**src/hw/ovh_pkg.sv**
```systemverilog
package ovh_pkg;
  // overhead carried per frame: marker bit plus four control bits
  typedef struct packed {
    logic       mf;
    logic [3:0] ctl;
  } ovh_frame_t;
  typedef logic [15:0] ovh_word_t;
  typedef enum logic {RX_HUNT = 1'b0, RX_FILL = 1'b1} rx_state_t;

  localparam int        SLOT_W     = 4;
  localparam logic [1:0] SLOT_FIRST = 2'h0;
  localparam logic [1:0] SLOT_LAST  = 2'h3;
  localparam logic [3:0] MF_WORD    = 4'h8;
  // downstream word layout (network side sends)
  localparam int D_WAKE1   = 0;
  localparam int D_PERMIT1 = 1;
  localparam int D_DOWN1   = 2;
  localparam int D_SYNC    = 3;
  localparam int D_LREQ1   = 4;
  localparam int D_LREQ2   = 5;
  localparam int D_LREQ3   = 6;
  localparam int D_LCREQ1  = 7;
  localparam int D_WAKE3   = 8;
  localparam int D_PERMIT3 = 9;
  localparam int D_DOWN3   = 10;
  localparam int D_LCREQ2  = 11;
  localparam int D_SPARE   = 12;
  // upstream word layout (user side sends)
  localparam int U_UP1     = 0;
  localparam int U_FUT1    = 1;
  localparam int U_Q1      = 2;
  localparam int U_Q2      = 3;
  localparam int U_ACK1    = 4;
  localparam int U_ACK2    = 5;
  localparam int U_ACK3    = 6;
  localparam int U_LCACK1  = 7;
  localparam int U_UP3     = 8;
  localparam int U_FUT2    = 9;
  localparam int U_Q3      = 10;
  localparam int U_Q4      = 11;
  localparam int U_RBE     = 12;
  localparam int U_LCACK2  = 13;
  localparam ovh_word_t DN_IDLE = 16'h0000;
  localparam ovh_word_t UP_IDLE = 16'h0c0c;
  localparam ovh_word_t DN_LOSS = 16'h0000;
  localparam ovh_word_t UP_LOSS = 16'h0c0c;
  // register word index (byte address = 4 * index)
  localparam logic [2:0] REG_CTRL   = 3'h0;
  localparam logic [2:0] REG_CMD    = 3'h1;
  localparam logic [2:0] REG_STATUS = 3'h2;
  localparam logic [2:0] REG_RXCONF = 3'h3;
  localparam logic [2:0] REG_TXWORD = 3'h4;
  localparam int CTRL_ROLE  = 0;
  localparam int CMD_ACT    = 0;
  localparam int CMD_DEACT  = 1;
  localparam int CMD_GRANT  = 2;
  localparam int CMD_DOWN   = 3;
  localparam int CMD_L2ON   = 4;
  localparam int CMD_L2OFF  = 5;
endpackage

```
**src/hw/line_overhead_maintenance_bits.sv**
```systemverilog
`timescale 1ns/1ps
module line_overhead_maintenance_bits (
  input  wire logic               clk_i,
  input  wire logic               rst_i,
  input  wire logic               cyc_i,
  input  wire logic               stb_i,
  input  wire logic               we_i,
  input  wire logic [4:0]         adr_i,
  input  wire logic [3:0]         sel_i,
  input  wire logic [31:0]        dat_i,
  output logic      [31:0]        dat_o,
  output logic                    ack_o,
  input  wire logic               rx_frame_stb_i,
  input  wire ovh_pkg::ovh_frame_t rx_frame_i,
  input  wire logic               rx_frame_aligned_i,
  input  wire logic               crc_done_i,
  input  wire logic               crc_err_i,
  input  wire logic               tx_frame_stb_i,
  output ovh_pkg::ovh_frame_t     tx_frame_o,
  input  wire logic               info3_rx_i,
  input  wire logic               t_aligned_i,
  output logic                    send_info0_o,
  output logic                    send_info2_o,
  output logic                    send_info4_o,
  output logic                    loop2_active_o,
  output logic                    mf_locked_o
);

  function automatic ovh_pkg::ovh_word_t put_slot(input ovh_pkg::ovh_word_t w,
                                                  input logic [1:0] idx,
                                                  input logic [3:0] v);
    ovh_pkg::ovh_word_t r;
    r = w;
    r[idx*ovh_pkg::SLOT_W +: ovh_pkg::SLOT_W] = v;
    return r;
  endfunction

  function automatic logic [3:0] get_slot(input ovh_pkg::ovh_word_t w,
                                          input logic [1:0] idx);
    return w[idx*ovh_pkg::SLOT_W +: ovh_pkg::SLOT_W];
  endfunction

  logic                ack_ff;
  logic                role_net_ff;
  logic                wake_ff;
  logic                permit_ff;
  logic                down_ff;
  logic                loop2_req_ff;
  logic                rbe_ff;
  logic [1:0]          tx_cnt_ff;
  ovh_pkg::ovh_word_t  tx_word_ff;
  ovh_pkg::ovh_word_t  nxt_tx_word;
  ovh_pkg::ovh_frame_t tx_frame_ff;
  ovh_pkg::rx_state_t  rx_state_ff;
  logic [1:0]          rx_cnt_ff;
  logic [1:0]          loss_cnt_ff;
  ovh_pkg::ovh_word_t  rx_buf_ff;
  logic                mf_locked_ff;
  logic [3:0]          mf_hist_ff;
  logic                smp_vld_ff;
  logic                smp_loss_ff;
  ovh_pkg::ovh_word_t  smp_word_ff;
  ovh_pkg::ovh_word_t  h1_ff;
  ovh_pkg::ovh_word_t  h2_ff;
  ovh_pkg::ovh_word_t  conf_ff;
  ovh_pkg::ovh_word_t  loss_word;
  ovh_pkg::ovh_word_t  filt_eq;
  logic                loop2_act_ff;
  logic                info0_ff;
  logic                info2_ff;
  logic                info4_ff;
  logic                cf_wake;
  logic                cf_permit;
  logic                cf_down;
  logic                cf_sync;
  logic                cf_loop2;
  logic                cf_up;
  logic                cf_ack;
  logic                up_flag;
  logic                go_info0;
  logic                go_info4;
  logic                bus_req;
  logic                cmd_wr;
  logic [31:0]         rd_data;
  logic [31:0]         dat_ff;

  // register bus: one wait-free answer, ack one cycle after request
  assign bus_req = cyc_i & stb_i & ~ack_ff;
  assign cmd_wr  = bus_req & we_i & sel_i[0] & (adr_i[4:2] == ovh_pkg::REG_CMD);

  always_ff @(posedge clk_i) begin
    if (rst_i) begin
      ack_ff <= 1'b0;
    end else begin
      ack_ff <= bus_req;
    end
  end

  always_comb begin
    rd_data = 32'h0000_0000;
    case (adr_i[4:2])
      ovh_pkg::REG_CTRL:   rd_data[ovh_pkg::CTRL_ROLE] = role_net_ff;
      ovh_pkg::REG_STATUS: rd_data[9:0] = {cf_ack, cf_up, rbe_ff, info4_ff, info2_ff,
                                           info0_ff, loop2_act_ff, loop2_req_ff,
                                           permit_ff, mf_locked_ff};
      ovh_pkg::REG_RXCONF: rd_data[15:0] = conf_ff;
      ovh_pkg::REG_TXWORD: rd_data[15:0] = tx_word_ff;
      default:             rd_data = 32'h0000_0000;
    endcase
  end

  always_ff @(posedge clk_i) begin
    if (rst_i) begin
      dat_ff <= 32'h0000_0000;
    end else if (bus_req) begin
      dat_ff <= we_i ? 32'h0000_0000 : rd_data;
    end
  end

  always_ff @(posedge clk_i) begin
    if (rst_i) begin
      role_net_ff <= 1'b0;
    end else if (bus_req && we_i && sel_i[0] && adr_i[4:2] == ovh_pkg::REG_CTRL) begin
      role_net_ff <= dat_i[ovh_pkg::CTRL_ROLE];
    end
  end

  // exchange requests, network side; a set in the same write wins
  always_ff @(posedge clk_i) begin
    if (rst_i) begin
      wake_ff      <= 1'b0;
      permit_ff    <= 1'b0;
      down_ff      <= 1'b0;
      loop2_req_ff <= 1'b0;
    end else if (cmd_wr) begin
      if (dat_i[ovh_pkg::CMD_DEACT]) begin
        wake_ff   <= 1'b0;
        permit_ff <= 1'b0;
      end
      if (dat_i[ovh_pkg::CMD_ACT]) begin
        wake_ff <= 1'b1;
        down_ff <= 1'b0;
      end
      if (dat_i[ovh_pkg::CMD_GRANT]) begin
        permit_ff <= 1'b1;
      end
      if (dat_i[ovh_pkg::CMD_DOWN]) begin
        down_ff <= 1'b1;
      end
      if (dat_i[ovh_pkg::CMD_L2OFF]) begin
        loop2_req_ff <= 1'b0;
      end
      if (dat_i[ovh_pkg::CMD_L2ON]) begin
        loop2_req_ff <= 1'b1;
      end
    end
  end

  // latest crc verdict waits for the next outgoing multiframe
  always_ff @(posedge clk_i) begin
    if (rst_i) begin
      rbe_ff <= 1'b0;
    end else if (crc_done_i) begin
      rbe_ff <= crc_err_i;
    end
  end

  // transmit word: every field has fixed bits of its own, one to three copies each
  always_comb begin
    if (role_net_ff) begin
      nxt_tx_word = ovh_pkg::DN_IDLE;
      nxt_tx_word[ovh_pkg::D_SYNC]    = rx_frame_aligned_i;
      nxt_tx_word[ovh_pkg::D_WAKE1]   = wake_ff;
      nxt_tx_word[ovh_pkg::D_WAKE3]   = wake_ff;
      nxt_tx_word[ovh_pkg::D_PERMIT1] = permit_ff;
      nxt_tx_word[ovh_pkg::D_PERMIT3] = permit_ff;
      nxt_tx_word[ovh_pkg::D_DOWN1]   = down_ff;
      nxt_tx_word[ovh_pkg::D_DOWN3]   = down_ff;
      nxt_tx_word[ovh_pkg::D_LREQ1]   = loop2_req_ff;
      nxt_tx_word[ovh_pkg::D_LREQ2]   = loop2_req_ff;
      nxt_tx_word[ovh_pkg::D_LREQ3]   = loop2_req_ff;
    end else begin
      nxt_tx_word = ovh_pkg::UP_IDLE;
      nxt_tx_word[ovh_pkg::U_UP1]  = up_flag;
      nxt_tx_word[ovh_pkg::U_UP3]  = up_flag;
      nxt_tx_word[ovh_pkg::U_ACK1] = loop2_act_ff;
      nxt_tx_word[ovh_pkg::U_ACK2] = loop2_act_ff;
      nxt_tx_word[ovh_pkg::U_ACK3] = loop2_act_ff;
      nxt_tx_word[ovh_pkg::U_RBE]  = rbe_ff;
    end
  end

  // word is frozen at multiframe start so all four frames agree
  always_ff @(posedge clk_i) begin
    if (rst_i) begin
      tx_cnt_ff   <= ovh_pkg::SLOT_FIRST;
      tx_word_ff  <= ovh_pkg::UP_IDLE;
      tx_frame_ff <= '0;
    end else if (tx_frame_stb_i) begin
      tx_cnt_ff <= tx_cnt_ff + 2'h1;
      tx_frame_ff.mf <= (tx_cnt_ff == ovh_pkg::SLOT_FIRST);
      if (tx_cnt_ff == ovh_pkg::SLOT_FIRST) begin
        tx_word_ff      <= nxt_tx_word;
        tx_frame_ff.ctl <= get_slot(nxt_tx_word, tx_cnt_ff);
      end else begin
        tx_frame_ff.ctl <= get_slot(tx_word_ff, tx_cnt_ff);
      end
    end
  end

  assign tx_frame_o = tx_frame_ff;
  assign loss_word  = role_net_ff ? ovh_pkg::UP_LOSS : ovh_pkg::DN_LOSS;

  // multiframe hunt and collect; one sample per multiframe period
  always_ff @(posedge clk_i) begin
    if (rst_i) begin
      rx_state_ff  <= ovh_pkg::RX_HUNT;
      rx_cnt_ff    <= ovh_pkg::SLOT_FIRST;
      loss_cnt_ff  <= ovh_pkg::SLOT_FIRST;
      rx_buf_ff    <= '0;
      mf_locked_ff <= 1'b0;
      mf_hist_ff   <= 4'h0;
      smp_vld_ff   <= 1'b0;
      smp_loss_ff  <= 1'b0;
      smp_word_ff  <= ovh_pkg::DN_LOSS;
    end else begin
      smp_vld_ff <= 1'b0;
      if (rx_frame_stb_i) begin
        mf_hist_ff <= {mf_hist_ff[2:0], rx_frame_i.mf};
        case (rx_state_ff)
          ovh_pkg::RX_HUNT: begin
            if (rx_frame_aligned_i && rx_frame_i.mf) begin
              rx_state_ff <= ovh_pkg::RX_FILL;
              rx_buf_ff   <= put_slot(rx_buf_ff, ovh_pkg::SLOT_FIRST, rx_frame_i.ctl);
              rx_cnt_ff   <= ovh_pkg::SLOT_FIRST + 2'h1;
              loss_cnt_ff <= ovh_pkg::SLOT_FIRST;
            end else begin
              mf_locked_ff <= 1'b0;
              loss_cnt_ff  <= loss_cnt_ff + 2'h1;
              if (loss_cnt_ff == ovh_pkg::SLOT_LAST) begin
                smp_vld_ff  <= 1'b1;
                smp_loss_ff <= 1'b1;
                smp_word_ff <= loss_word;
              end
            end
          end
          ovh_pkg::RX_FILL: begin
            if (!rx_frame_aligned_i || rx_frame_i.mf) begin
              // broken marker: drop the partial word, count as loss
              rx_state_ff  <= ovh_pkg::RX_HUNT;
              mf_locked_ff <= 1'b0;
              smp_vld_ff   <= 1'b1;
              smp_loss_ff  <= 1'b1;
              smp_word_ff  <= loss_word;
            end else begin
              rx_buf_ff <= put_slot(rx_buf_ff, rx_cnt_ff, rx_frame_i.ctl);
              rx_cnt_ff <= rx_cnt_ff + 2'h1;
              if (rx_cnt_ff == ovh_pkg::SLOT_LAST) begin
                rx_state_ff  <= ovh_pkg::RX_HUNT;
                mf_locked_ff <= 1'b1;
                smp_vld_ff   <= 1'b1;
                smp_loss_ff  <= 1'b0;
                smp_word_ff  <= put_slot(rx_buf_ff, rx_cnt_ff, rx_frame_i.ctl);
              end
            end
          end
          default: rx_state_ff <= ovh_pkg::RX_HUNT;
        endcase
      end
    end
  end

  assign mf_locked_o = mf_locked_ff;

  // per-bit persistence filter over three samples
  assign filt_eq = ~(smp_word_ff ^ h1_ff) & ~(h1_ff ^ h2_ff);

  always_ff @(posedge clk_i) begin
    if (rst_i) begin
      h1_ff   <= ovh_pkg::DN_LOSS;
      h2_ff   <= ovh_pkg::DN_LOSS;
      conf_ff <= ovh_pkg::DN_LOSS;
    end else if (smp_vld_ff) begin
      h1_ff   <= smp_word_ff;
      h2_ff   <= h1_ff;
      conf_ff <= (conf_ff & ~filt_eq) | (smp_word_ff & filt_eq);
    end
  end

  // confirmed fields; every copy of a field (one for sync, two, or three for loop request and ack) must agree before acting
  assign cf_wake   = conf_ff[ovh_pkg::D_WAKE1] & conf_ff[ovh_pkg::D_WAKE3];
  assign cf_permit = conf_ff[ovh_pkg::D_PERMIT1] & conf_ff[ovh_pkg::D_PERMIT3];
  assign cf_down   = conf_ff[ovh_pkg::D_DOWN1] & conf_ff[ovh_pkg::D_DOWN3];
  assign cf_sync   = conf_ff[ovh_pkg::D_SYNC];
  assign cf_loop2  = conf_ff[ovh_pkg::D_LREQ1] & conf_ff[ovh_pkg::D_LREQ2]
                   & conf_ff[ovh_pkg::D_LREQ3];
  assign cf_up     = role_net_ff & conf_ff[ovh_pkg::U_UP1] & conf_ff[ovh_pkg::U_UP3];
  assign cf_ack    = role_net_ff & conf_ff[ovh_pkg::U_ACK1] & conf_ff[ovh_pkg::U_ACK2]
                   & conf_ff[ovh_pkg::U_ACK3];
  assign up_flag   = loop2_act_ff ? t_aligned_i : info3_rx_i;

  // loopback is non-transparent, so it forces info0 as well
  assign go_info0 = (cf_down & cf_sync) | cf_loop2;
  assign go_info4 = ~go_info0 & cf_permit & info3_rx_i;

  always_ff @(posedge clk_i) begin
    if (rst_i) begin
      loop2_act_ff <= 1'b0;
      info0_ff     <= 1'b0;
      info2_ff     <= 1'b0;
      info4_ff     <= 1'b0;
    end else begin
      loop2_act_ff <= ~role_net_ff & cf_loop2;
      info0_ff     <= ~role_net_ff & go_info0;
      info4_ff     <= ~role_net_ff & go_info4;
      info2_ff     <= ~role_net_ff & ~go_info0 & ~go_info4 & cf_wake & cf_sync
                      & ~info3_rx_i;
    end
  end

  assign send_info0_o   = info0_ff;
  assign send_info2_o   = info2_ff;
  assign send_info4_o   = info4_ff;
  assign loop2_active_o = loop2_act_ff;
  assign ack_o          = ack_ff;
  assign dat_o          = dat_ff;
endmodule

```
**config.mk**
```make
export PLATFORM = sky130hd
export DESIGN_NAME = line_overhead_maintenance_bits
export DESIGN_NICKNAME = d
export VERILOG_FILES = /design/src/hw/ovh_pkg.sv /design/src/hw/line_overhead_maintenance_bits.sv
export SDC_FILE = /design/constraint.sdc
export NUM_CORES = 1
export LEC_CHECK = 0
export BUFFER_PORTS_ARGS = -buffer_cell sky130_fd_sc_hd__buf_2
export CORE_MARGIN = 1.5
export CORE_UTILIZATION = 45
export DETAILED_ROUTE_END_ITERATION = 16
export PLACE_DENSITY = 0.79
export SLEW_MARGIN = 25
export SYNTH_ARGS = -nofsm -noshare
export SYNTH_HDL_FRONTEND = slang
export SYNTH_SLANG_ARGS = --single-unit
```
**constraint.sdc**
```tcl
create_clock -name clk_i -period 2.28 [get_ports clk_i]
set_clock_uncertainty 0.05 [all_clocks]
set_input_delay 0.456 -clock clk_i [delete_from_list [all_inputs] [get_ports clk_i]]
set_output_delay 0.456 -clock clk_i [all_outputs]
set_load 0.05 [all_outputs]
```
==> results of run 1 <==
-- worst register-to-register path: stages, from the launching register on --
cell and delay (ns):
dfxtp_1 0.51, inv_2 0.15, ha_1 0.42, nand2_1 0.08
nor3_1 0.42, a21oi_1 0.19, a211oi_1 0.24
-- what timing repair did --
action                                  CTS  global route
hold buffers                              0             0
endpoints found under the setup margin    0             6
setup buffers                             0             0
resized for setup                         0             2
-- layout make-up --
class | count | area [um2]
flip-flops and latches | 128 | 2560
multi-input cells | 427 | 2790
fillers | 1074 | 5570
repair buffers | 61 | 328
clock inverters | 11 | 164
inverters | 11 | 41.3
well taps | 168 | 210
clock buffers | 20 | 447
-- cell families (layout without fill, tap and decap cells) --
kind of cell             Yosys count  after routing  share of synthesized area [%]
AO/OA/AOI/OAI                    169            169                           20.6
XOR/XNOR                           2              2                          0.312
adder cells (fa/ha/maj)            8              8                           1.78
buffers and inverters             66            103                           6.03
flip-flops                       128            128                           45.6
multiplexers                      49             49                           8.79
other                              1             16                         0.0667
AND/OR/NAND/NOR                  183            183                           16.8
-- cells in the mapped netlist, types with 8 or more instances --
master / instances
and3_1: 17
mux2i_1: 46
o2bb2ai_1: 19
nor2b_1: 13
a211oi_1: 11
nor3_1: 8
dfxtp_1: 128
nor2_1: 85
clkbuf_1: 15
a21oi_1: 46
ha_1: 8
buf_4: 19
nand2_1: 19
inv_1: 10
o31ai_1: 17
buf_2: 16
a22oi_1: 18
o21ai_0: 24
-- through the flow --
| stage | utilization (%) | setup WS [ns] | hold WS [ns] | std cells |
|---|---|---|---|---|
| finish | 54.0 | 0.130 | 0.244 | 826 |
| global placement | 48.9 | 0.250 | 0.398 | 795 |
| floorplan | - | 0.394 | 0.381 | 621 |
| CTS | 53.9 | 0.0731 | 0.238 | 826 |
| global route | 54.0 | 0.0177 | 0.291 | 826 |
| detailed placement | 48.9 | 0.155 | 0.404 | 795 |
-- layer usage --
layer	routed length [um]	global-route usage, %
met5	0	0
met4	349	9.47
met3	640	4.53
met1	5580	24.8
met2	6830	37.0
-- how the worst max path moves through the flow --
stage,to,slack (ns),cells after the start
detailed placement,rx_buf_ff[2],0.16,6
floorplan,rx_buf_ff[0],0.39,6
global route,rx_buf_ff[4],0.02,6
finish,rx_buf_ff[7],0.13,6
global placement,rx_buf_ff[0],0.25,6
CTS,rx_buf_ff[2],0.07,6
-- power by group --
group | switching, mW | internal, mW
clock network | 0.967 | 1.84
logic | 0.260 | 0.0994
registers | 0.0282 | 2.27
total | 1.26 | 4.21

====

• WHAT TO PRODUCE
Using the entries above, state the number of lines that include "sends". Add nothing else.

• YOUR RESPONSE
2